Responses to these conversations have been diverse. Many people have said “thank you for addressing this” and proceeded to share their own stories. Others, however, seem to regard our truth-telling about our experiences as some kind of attack – whether on the church, or on the NFP market (because, yes, the market is involved. The market is always involved). Still others see our stories as the whinging of the discontented who lack the moral fortitude to do right.
I’ve touched already on the psychological and theological misconceptions inherent in these responses. What I wish to address here is a spiritual misconception the roots of which lie far deeper, and which is seen not only in the negative responses to our stories, but in a larger misapprehension about good and evil themselves.

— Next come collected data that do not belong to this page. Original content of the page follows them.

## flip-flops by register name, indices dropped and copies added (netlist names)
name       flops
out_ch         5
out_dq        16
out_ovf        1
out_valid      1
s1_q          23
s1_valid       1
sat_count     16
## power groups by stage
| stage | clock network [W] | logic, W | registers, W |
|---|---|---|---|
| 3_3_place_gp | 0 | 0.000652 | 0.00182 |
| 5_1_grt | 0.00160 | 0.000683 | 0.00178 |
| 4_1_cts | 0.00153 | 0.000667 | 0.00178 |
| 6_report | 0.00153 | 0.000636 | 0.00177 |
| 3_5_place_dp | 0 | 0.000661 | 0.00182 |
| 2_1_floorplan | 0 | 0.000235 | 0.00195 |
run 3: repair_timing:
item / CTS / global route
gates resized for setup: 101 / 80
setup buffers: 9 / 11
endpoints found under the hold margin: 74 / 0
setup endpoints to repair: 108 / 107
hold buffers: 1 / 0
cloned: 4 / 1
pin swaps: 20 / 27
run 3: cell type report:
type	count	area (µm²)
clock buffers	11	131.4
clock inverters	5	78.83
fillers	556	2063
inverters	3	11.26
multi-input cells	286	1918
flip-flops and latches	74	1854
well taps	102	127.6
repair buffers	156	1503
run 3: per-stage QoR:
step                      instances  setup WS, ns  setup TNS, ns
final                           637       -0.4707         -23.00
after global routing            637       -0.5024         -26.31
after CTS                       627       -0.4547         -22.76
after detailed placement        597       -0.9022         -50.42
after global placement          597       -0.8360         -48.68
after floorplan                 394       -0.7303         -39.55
<file path="src/rtl/bomb_pkg.sv">
// ============================================================================
//  Module      : bomb_pkg
//  Description : Shared definitions for the bomb datapath: grid geometry
//                defaults (also used by the placement latch and the player
//                stage), the fuse-controller state encoding and a small
//                helper for sizing the shared phase counter.
//  Revision    : 1.0 - initial release
// ============================================================================
`default_nettype none

package bomb_pkg;

    // Grid geometry defaults
    localparam int c_COORD_W  = 6;
    localparam int c_GRID_MAX = 63;

    // Fuse controller state encoding
    localparam logic [1:0] c_ST_IDLE     = 2'd0;
    localparam logic [1:0] c_ST_ARMED    = 2'd1;
    localparam logic [1:0] c_ST_EXPLODE  = 2'd2;
    localparam logic [1:0] c_ST_COOLDOWN = 2'd3;

    // Largest of three phase lengths; sizes the shared tick counter.
    function automatic int max3(input int a, input int b, input int c);
        int m;
        m = a;
        if (b > m) m = b;
        if (c > m) m = c;
        return m;
    endfunction

endpackage : bomb_pkg

`default_nettype wire

</file>
<file path="src/rtl/blast_hit_calc.sv">
// ============================================================================
//  Module      : blast_hit_calc
//  Description : Combinational cross-membership test. Reports whether the
//                query cell lies on the horizontal or vertical arm of a blast
//                centred at (center_x, center_y) with the given arm length,
//                and inside the playing grid. Distances are taken in one
//                extra signed bit, so there is no modular wrap at the border.
//                Shared with the VGA renderer; callers register the result.
//  Ports       : center_x/center_y  in  blast centre cell
//                radius             in  current arm length in cells
//                query_x/query_y    in  cell under test
//                hit                out query cell is covered by the cross
//  Revision    : 1.0 - initial release
// ============================================================================
`default_nettype none

module blast_hit_calc
    import bomb_pkg::*;
#(
    parameter int COORD_W  = c_COORD_W,
    parameter int GRID_MAX = c_GRID_MAX,
    parameter int RAD_W    = 2
) (
    input  logic [COORD_W-1:0] center_x,
    input  logic [COORD_W-1:0] center_y,
    input  logic [RAD_W-1:0]   radius,
    input  logic [COORD_W-1:0] query_x,
    input  logic [COORD_W-1:0] query_y,
    output logic               hit
);

    // Grid limit held one bit wider than the coordinates so the bound check
    // stays a real comparison even when GRID_MAX is the largest coordinate.
    localparam logic [COORD_W:0] c_GRID_LIM = (COORD_W+1)'(GRID_MAX);

    logic signed [COORD_W:0] w_dx;
    logic signed [COORD_W:0] w_dy;
    logic        [COORD_W:0] w_abs_dx;
    logic        [COORD_W:0] w_abs_dy;
    logic        [COORD_W:0] w_rad_ext;
    logic                    w_in_grid;
    logic                    w_on_vert;
    logic                    w_on_horz;

    assign w_dx = $signed({1'b0, query_x}) - $signed({1'b0, center_x});
    assign w_dy = $signed({1'b0, query_y}) - $signed({1'b0, center_y});

    // Coordinate differences span -GRID_MAX..GRID_MAX, so negation never
    // overflows the extended width.
    assign w_abs_dx = w_dx[COORD_W] ? (~w_dx + 1'b1) : w_dx;
    assign w_abs_dy = w_dy[COORD_W] ? (~w_dy + 1'b1) : w_dy;

    assign w_rad_ext = {{(COORD_W+1-RAD_W){1'b0}}, radius};

    assign w_in_grid = ({1'b0, query_x} <= c_GRID_LIM) &&
                       ({1'b0, query_y} <= c_GRID_LIM);

    assign w_on_vert = (query_x == center_x) && (w_abs_dy <= w_rad_ext);
    assign w_on_horz = (query_y == center_y) && (w_abs_dx <= w_rad_ext);

    assign hit = w_in_grid && (w_on_vert || w_on_horz);

endmodule : blast_hit_calc

`default_nettype wire

</file>
<file path="src/rtl/bomb_fuse_ctrl.sv">
// ============================================================================
//  Module      : bomb_fuse_ctrl
//  Description : Bomb lifecycle controller. Latches the dropped bomb cell,
//                then runs fuse, blast and cooldown phases counted in
//                game-frame ticks. During the blast the cross grows by one
//                cell per tick up to BLAST_RADIUS. A registered per-cell hit
//                test serves the player-collision and VGA draw stages.
//  Ports       : clk, reset (async, active high), tick (frame strobe)
//                bomb_dropped, bomb_x, bomb_y      drop request and cell
//                query_x, query_y                  cell tested against blast
//                drop_accepted, detonate           one-cycle pulses
//                armed, exploding                  phase flags
//                center_x, center_y, radius        latched cell, arm length
//                blast_hit                         query hit, 1-cycle latency
//  Revision    : 1.0 - initial release
// ============================================================================
`default_nettype none

module bomb_fuse_ctrl
    import bomb_pkg::*;
#(
    parameter int COORD_W        = c_COORD_W,
    parameter int GRID_MAX       = c_GRID_MAX,
    parameter int FUSE_TICKS     = 90,
    parameter int BLAST_TICKS    = 30,
    parameter int BLAST_RADIUS   = 3,
    parameter int COOLDOWN_TICKS = 20
) (
    input  logic                              clk,
    input  logic                              reset,
    input  logic                              tick,
    input  logic                              bomb_dropped,
    input  logic [COORD_W-1:0]                bomb_x,
    input  logic [COORD_W-1:0]                bomb_y,
    input  logic [COORD_W-1:0]                query_x,
    input  logic [COORD_W-1:0]                query_y,
    output logic                              drop_accepted,
    output logic                              armed,
    output logic                              exploding,
    output logic                              detonate,
    output logic [COORD_W-1:0]                center_x,
    output logic [COORD_W-1:0]                center_y,
    output logic [$clog2(BLAST_RADIUS+1)-1:0] radius,
    output logic                              blast_hit
);

    localparam int c_RAD_W     = $clog2(BLAST_RADIUS + 1);
    localparam int c_MAX_TICKS = max3(FUSE_TICKS, BLAST_TICKS, COOLDOWN_TICKS);
    localparam int c_CNT_W     = $clog2(c_MAX_TICKS + 1);

    localparam logic [c_CNT_W-1:0] c_FUSE_LAST  = c_CNT_W'(FUSE_TICKS - 1);
    localparam logic [c_CNT_W-1:0] c_BLAST_LAST = c_CNT_W'(BLAST_TICKS - 1);
    localparam logic [c_CNT_W-1:0] c_COOL_LAST  = c_CNT_W'(COOLDOWN_TICKS - 1);
    localparam logic [c_RAD_W-1:0] c_RAD_MAX    = c_RAD_W'(BLAST_RADIUS);

    logic [1:0]         r_state;
    logic [c_CNT_W-1:0] r_cnt;
    logic [c_RAD_W-1:0] r_radius;
    logic [COORD_W-1:0] r_center_x;
    logic [COORD_W-1:0] r_center_y;
    logic               r_drop_accepted;
    logic               r_detonate;
    logic               r_armed;
    logic               r_exploding;
    logic               r_blast_hit;
    logic               w_cross_hit;

    // ------------------------------------------------------------------
    // Lifecycle FSM with shared phase counter, radius and centre latch.
    // armed/exploding are decoded from the next state so they change on
    // the same edge as the state register.
    // ------------------------------------------------------------------
    always_ff @(posedge clk or posedge reset) begin
        if (reset) begin
            r_state         <= c_ST_IDLE;
            r_cnt           <= '0;
            r_radius        <= '0;
            r_center_x      <= '0;
            r_center_y      <= '0;
            r_drop_accepted <= 1'b0;
            r_detonate      <= 1'b0;
            r_armed         <= 1'b0;
            r_exploding     <= 1'b0;
        end else begin
            r_drop_accepted <= 1'b0;
            r_detonate      <= 1'b0;
            case (r_state)
                c_ST_IDLE: begin
                    // A tick coinciding with the drop is deliberately not
                    // counted: the fuse starts from zero on the next edge.
                    if (bomb_dropped) begin
                        r_center_x      <= bomb_x;
                        r_center_y      <= bomb_y;
                        r_drop_accepted <= 1'b1;
                        r_cnt           <= '0;
                        r_state         <= c_ST_ARMED;
                        r_armed         <= 1'b1;
                    end
                end
                c_ST_ARMED: begin
                    if (tick) begin
                        if (r_cnt == c_FUSE_LAST) begin
                            r_cnt       <= '0;
                            r_radius    <= '0;
                            r_detonate  <= 1'b1;
                            r_state     <= c_ST_EXPLODE;
                            r_armed     <= 1'b0;
                            r_exploding <= 1'b1;
                        end else begin
                            r_cnt <= r_cnt + 1'b1;
                        end
                    end
                end
                c_ST_EXPLODE: begin
                    if (tick) begin
                        if (r_cnt == c_BLAST_LAST) begin
                            r_cnt       <= '0;
                            r_radius    <= '0;
                            r_state     <= c_ST_COOLDOWN;
                            r_exploding <= 1'b0;
                        end else begin
                            r_cnt <= r_cnt + 1'b1;
                            if (r_radius < c_RAD_MAX) begin
                                r_radius <= r_radius + 1'b1;
                            end
                        end
                    end
                end
                c_ST_COOLDOWN: begin
                    if (tick) begin
                        if (r_cnt == c_COOL_LAST) begin
                            r_cnt   <= '0;
                            r_state <= c_ST_IDLE;
                        end else begin
                            r_cnt <= r_cnt + 1'b1;
                        end
                    end
                end
                default: begin
                    r_cnt       <= '0;
                    r_radius    <= '0;
                    r_state     <= c_ST_IDLE;
                    r_armed     <= 1'b0;
                    r_exploding <= 1'b0;
                end
            endcase
        end
    end

    // ------------------------------------------------------------------
    // Hit test: geometry from the shared calculator, gated by the blast
    // phase and registered for a fixed one-cycle query latency.
    // ------------------------------------------------------------------
    blast_hit_calc #(
        .COORD_W  (COORD_W),
        .GRID_MAX (GRID_MAX),
        .RAD_W    (c_RAD_W)
    ) u_blast_hit_calc (
        .center_x (r_center_x),
        .center_y (r_center_y),
        .radius   (r_radius),
        .query_x  (query_x),
        .query_y  (query_y),
        .hit      (w_cross_hit)
    );

    always_ff @(posedge clk or posedge reset) begin
        if (reset) begin
            r_blast_hit <= 1'b0;
        end else begin
            r_blast_hit <= r_exploding && w_cross_hit;
        end
    end

    assign drop_accepted = r_drop_accepted;
    assign detonate      = r_detonate;
    assign armed         = r_armed;
    assign exploding     = r_exploding;
    assign center_x      = r_center_x;
    assign center_y      = r_center_y;
    assign radius        = r_radius;
    assign blast_hit     = r_blast_hit;

endmodule : bomb_fuse_ctrl

`default_nettype wire

</file>
## config.mk

```make
export PLATFORM = sky130hd
export DESIGN_NAME = fetch_stage
export DESIGN_NICKNAME = d
export VERILOG_FILES = /design/src/rtl/fetch_stage_pkg.sv /design/src/rtl/fetch_stage_pc.sv /design/src/rtl/fetch_stage.sv
export SDC_FILE = /design/constraint.sdc
export NUM_CORES = 1
export LEC_CHECK = 0
export CAP_MARGIN = 20
export CORE_MARGIN = 8
export CORE_UTILIZATION = 47
export CTS_CLUSTER_DIAMETER = 100
export DETAILED_ROUTE_END_ITERATION = 10
export HOLD_SLACK_MARGIN = 0.1
export PLACE_DENSITY = 0.76
export SETUP_SLACK_MARGIN = 0.3
export SYNTH_ARGS = -nofsm -noshare
export SYNTH_HDL_FRONTEND = slang
export SYNTH_SLANG_ARGS = --single-unit
```

## constraint.sdc

```tcl
create_clock -name clk -period 2.25 [get_ports clk]
set_clock_uncertainty 0.05 [all_clocks]
set_input_delay 0.5625 -clock clk [delete_from_list [all_inputs] [get_ports clk]]
set_output_delay 0.5625 -clock clk [all_outputs]
set_load 0.03 [all_outputs]
```
<file path="src/rtl/multicycle_main_fsm.sv">
// Main control unit of the multicycle RV32I/RV64I core: sequences fetch, decode,
// execute, memory and writeback over the shared ALU and memory port.
module multicycle_main_fsm #(
   parameter int unsigned XLEN          = 32,
   parameter bit          HALT_ON_ECALL = 1'b1,
   parameter int unsigned MEM_TIMEOUT   = 0,
   parameter int unsigned TW            = (MEM_TIMEOUT > 0) ? $clog2(MEM_TIMEOUT + 1) : 1
) (
   input  logic       clk_i,
   input  logic       rst_i,
   input  logic [6:0] op_i,
   input  logic       mem_ready_i,
   output logic       mem_req_o,
   output logic       adr_src_o,
   output logic       ir_write_o,
   output logic       pc_write_o,
   output logic       branch_o,
   output logic       reg_write_o,
   output logic       mem_write_o,
   output logic [1:0] alu_src_a_o,
   output logic [1:0] alu_src_b_o,
   output logic [1:0] alu_op_o,
   output logic [1:0] result_src_o,
   output logic [2:0] imm_src_o,
   output logic       word_32_o,
   output logic       instr_done_o,
   output logic       halt_o,
   output logic       illegal_o,
   output logic       bus_err_o,
   output logic [3:0] state_o
);

   localparam logic [6:0] OP_LOAD    = 7'b0000011;
   localparam logic [6:0] OP_STORE   = 7'b0100011;
   localparam logic [6:0] OP_R       = 7'b0110011;
   localparam logic [6:0] OP_R_W     = 7'b0111011;
   localparam logic [6:0] OP_I_ALU   = 7'b0010011;
   localparam logic [6:0] OP_I_ALU_W = 7'b0011011;
   localparam logic [6:0] OP_B       = 7'b1100011;
   localparam logic [6:0] OP_JAL     = 7'b1101111;
   localparam logic [6:0] OP_JALR    = 7'b1100111;
   localparam logic [6:0] OP_LUI     = 7'b0110111;
   localparam logic [6:0] OP_AUIPC   = 7'b0010111;
   localparam logic [6:0] OP_ECALL   = 7'b1110011;

   localparam bit          RV64    = (XLEN == 64);
   localparam bit          TO_EN   = (MEM_TIMEOUT > 0);
   localparam logic [TW-1:0] TO_LAST = TW'(TO_EN ? MEM_TIMEOUT - 1 : 0);

   typedef enum logic [3:0] {
      S_FETCH     = 4'd0,
      S_DECODE    = 4'd1,
      S_MEMADR    = 4'd2,
      S_MEMREAD   = 4'd3,
      S_MEMWB     = 4'd4,
      S_MEMWRITE  = 4'd5,
      S_EXECR     = 4'd6,
      S_EXECI     = 4'd7,
      S_EXECLUI   = 4'd8,
      S_EXECAUIPC = 4'd9,
      S_EXECJALR  = 4'd10,
      S_JUMP      = 4'd11,
      S_ALUWB     = 4'd12,
      S_BRANCH    = 4'd13,
      S_HALT      = 4'd14
   } state_e;

   state_e        state_q, state_d;
   logic [TW-1:0] cnt_q, cnt_d;
   logic          halt_q, halt_d;
   logic          illegal_q, illegal_d;
   logic          bus_err_q, bus_err_d;

   logic          is_w_op;
   logic          timed_out;

   logic          mem_req, adr_src, ir_write, pc_write, branch;
   logic          reg_write, mem_write, instr_done;
   logic [1:0]    alu_a, alu_b, alu_op, result_src;

   assign is_w_op   = (op_i == OP_R_W) || (op_i == OP_I_ALU_W);
   assign timed_out = TO_EN && !mem_ready_i && (cnt_q == TO_LAST);

   // State, wait counter and sticky status flags
   always_ff @(posedge clk_i or posedge rst_i) begin
      if (rst_i) begin
         state_q   <= S_FETCH;
         cnt_q     <= '0;
         halt_q    <= 1'b0;
         illegal_q <= 1'b0;
         bus_err_q <= 1'b0;
      end else begin
         state_q   <= state_d;
         cnt_q     <= cnt_d;
         halt_q    <= halt_d;
         illegal_q <= illegal_d;
         bus_err_q <= bus_err_d;
      end
   end

   // Next state and per-state control; fetch and store completion are ready-qualified
   always_comb begin
      state_d    = state_q;
      cnt_d      = '0;
      illegal_d  = illegal_q;
      bus_err_d  = bus_err_q;
      mem_req    = 1'b0;
      adr_src    = 1'b0;
      ir_write   = 1'b0;
      pc_write   = 1'b0;
      branch     = 1'b0;
      reg_write  = 1'b0;
      mem_write  = 1'b0;
      instr_done = 1'b0;
      alu_a      = 2'b00;
      alu_b      = 2'b00;
      alu_op     = 2'b00;
      result_src = 2'b00;

      case (state_q)
         S_FETCH: begin
            mem_req    = 1'b1;
            alu_b      = 2'b10;
            result_src = 2'b10;
            if (mem_ready_i) begin
               ir_write = 1'b1;
               pc_write = 1'b1;
               state_d  = S_DECODE;
            end else if (timed_out) begin
               bus_err_d = 1'b1;
               state_d   = S_HALT;
            end else begin
               cnt_d = cnt_q + TW'(1);
            end
         end

         S_DECODE: begin
            alu_a = 2'b01;
            alu_b = 2'b01;
            case (op_i)
               OP_LOAD, OP_STORE: state_d = S_MEMADR;
               OP_R:              state_d = S_EXECR;
               OP_I_ALU:          state_d = S_EXECI;
               OP_B:              state_d = S_BRANCH;
               OP_JAL:            state_d = S_JUMP;
               OP_JALR:           state_d = S_EXECJALR;
               OP_LUI:            state_d = S_EXECLUI;
               OP_AUIPC:          state_d = S_EXECAUIPC;
               OP_R_W, OP_I_ALU_W: begin
                  if (RV64) begin
                     state_d = (op_i == OP_R_W) ? S_EXECR : S_EXECI;
                  end else begin
                     illegal_d = 1'b1;
                     state_d   = S_HALT;
                  end
               end
               OP_ECALL: begin
                  if (HALT_ON_ECALL) begin
                     state_d = S_HALT;
                  end else begin
                     instr_done = 1'b1;
                     state_d    = S_FETCH;
                  end
               end
               default: begin
                  illegal_d = 1'b1;
                  state_d   = S_HALT;
               end
            endcase
         end

         S_MEMADR: begin
            alu_a   = 2'b10;
            alu_b   = 2'b01;
            state_d = (op_i == OP_LOAD) ? S_MEMREAD : S_MEMWRITE;
         end

         S_MEMREAD: begin
            mem_req = 1'b1;
            adr_src = 1'b1;
            if (mem_ready_i) begin
               state_d = S_MEMWB;
            end else if (timed_out) begin
               bus_err_d = 1'b1;
               state_d   = S_HALT;
            end else begin
               cnt_d = cnt_q + TW'(1);
            end
         end

         S_MEMWB: begin
            result_src = 2'b01;
            reg_write  = 1'b1;
            instr_done = 1'b1;
            state_d    = S_FETCH;
         end

         S_MEMWRITE: begin
            mem_req   = 1'b1;
            adr_src   = 1'b1;
            mem_write = 1'b1;
            if (mem_ready_i) begin
               instr_done = 1'b1;
               state_d    = S_FETCH;
            end else if (timed_out) begin
               bus_err_d = 1'b1;
               state_d   = S_HALT;
            end else begin
               cnt_d = cnt_q + TW'(1);
            end
         end

         S_EXECR: begin
            alu_a   = 2'b10;
            alu_b   = 2'b00;
            alu_op  = 2'b10;
            state_d = S_ALUWB;
         end

         S_EXECI: begin
            alu_a   = 2'b10;
            alu_b   = 2'b01;
            alu_op  = 2'b10;
            state_d = S_ALUWB;
         end

         S_EXECLUI: begin
            alu_a   = 2'b11;
            alu_b   = 2'b01;
            state_d = S_ALUWB;
         end

         S_EXECAUIPC: begin
            alu_a   = 2'b01;
            alu_b   = 2'b01;
            state_d = S_ALUWB;
         end

         S_EXECJALR: begin
            alu_a   = 2'b10;
            alu_b   = 2'b01;
            state_d = S_JUMP;
         end

         // PC takes the target held in ALUOut while the ALU forms the link address
         S_JUMP: begin
            alu_a    = 2'b01;
            alu_b    = 2'b10;
            pc_write = 1'b1;
            state_d  = S_ALUWB;
         end

         S_ALUWB: begin
            reg_write  = 1'b1;
            instr_done = 1'b1;
            state_d    = S_FETCH;
         end

         S_BRANCH: begin
            alu_a      = 2'b10;
            alu_b      = 2'b00;
            alu_op     = 2'b01;
            branch     = 1'b1;
            instr_done = 1'b1;
            state_d    = S_FETCH;
         end

         S_HALT: begin
            state_d = S_HALT;
         end

         default: begin
            state_d = S_FETCH;
         end
      endcase

      halt_d = halt_q || (state_d == S_HALT);
   end

   // Immediate format follows the opcode regardless of state
   always_comb begin
      imm_src_o = 3'b000;
      case (op_i)
         OP_STORE:          imm_src_o = 3'b001;
         OP_B:              imm_src_o = 3'b010;
         OP_JAL:            imm_src_o = 3'b011;
         OP_LUI, OP_AUIPC:  imm_src_o = 3'b100;
         default:           imm_src_o = 3'b000;
      endcase
   end

   assign word_32_o = RV64 && is_w_op;

   // Reset forces every enable and select low without waiting for a clock edge
   assign mem_req_o    = mem_req    && !rst_i;
   assign adr_src_o    = adr_src    && !rst_i;
   assign ir_write_o   = ir_write   && !rst_i;
   assign pc_write_o   = pc_write   && !rst_i;
   assign branch_o     = branch     && !rst_i;
   assign reg_write_o  = reg_write  && !rst_i;
   assign mem_write_o  = mem_write  && !rst_i;
   assign instr_done_o = instr_done && !rst_i;
   assign alu_src_a_o  = rst_i ? 2'b00 : alu_a;
   assign alu_src_b_o  = rst_i ? 2'b00 : alu_b;
   assign alu_op_o     = rst_i ? 2'b00 : alu_op;
   assign result_src_o = rst_i ? 2'b00 : result_src;

   assign halt_o    = halt_q;
   assign illegal_o = illegal_q;
   assign bus_err_o = bus_err_q;
   assign state_o   = state_q;

endmodule
</file>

The problem is that people think that suffering is in some way a good, or capable of being a good.
This is false. Suffering is always by its nature evil, a privation of a due good. The experience of suffering is the experience of encounter with evil. This is why in our traditional mythological depictions of heaven and hell, hell is always depicted as a “place” of terrible torture. This is why it is always morally wrong to inflict suffering on another, unless the principle of double effect is sufficiently at work – in the case, for instance, of a doctor administering painful chemo drugs to a cancer patient. The suffering is not the intended outcome. Healing is. Similarly, in working out, there may be periods of pain or discomfort, but pain and discomfort are not the intended end – and, often, too much pain or discomfort is indicative that something is being done, objectively, incorrectly. “Embrace the pain” is not a great way to pursue fitness, physically or spiritually.
But another reason we have latched on to this spiritual masochism may be to a misunderstanding of the centrality of the cross in the Christian life. The cross is a sign of ultimate love not because suffering itself is intrinsic to love, or a good in itself, or even necessary. The cross is what happens when perfect love comes into the world, and is rejected. It is a reminder that grace triumphs over suffering, and that the divine, rather than turning away from the flesh-and-bone pain of humanity, entered into it, and bore it with us.
Suffering is evil. It is a condition of the fall. In heaven there will be perfect love with no suffering, because suffering has no place in perfection. Yes, grace means that good can come out of suffering, but that is part of the divinely comedic narrative of salvation, and does not mean that suffering somehow becomes good, or a good, per se.
The failure to understand the nature of suffering means that one fails in spiritual discernment when looking at painful situations. A good spiritual director should be able to parse out whether the suffering experienced by a person or persons is such that yields genuine good – as in, the chemo drugs – or whether it is purely evil – as in, cancer itself.
When a condition in a marriage is bringing about suffering, it is possible that this suffering can lead to good, but it is also possible that this suffering is an indication that something is objectively amiss. Telling people simply to embrace their sufferings, without making this distinction, can lead to severe spiritual abuse.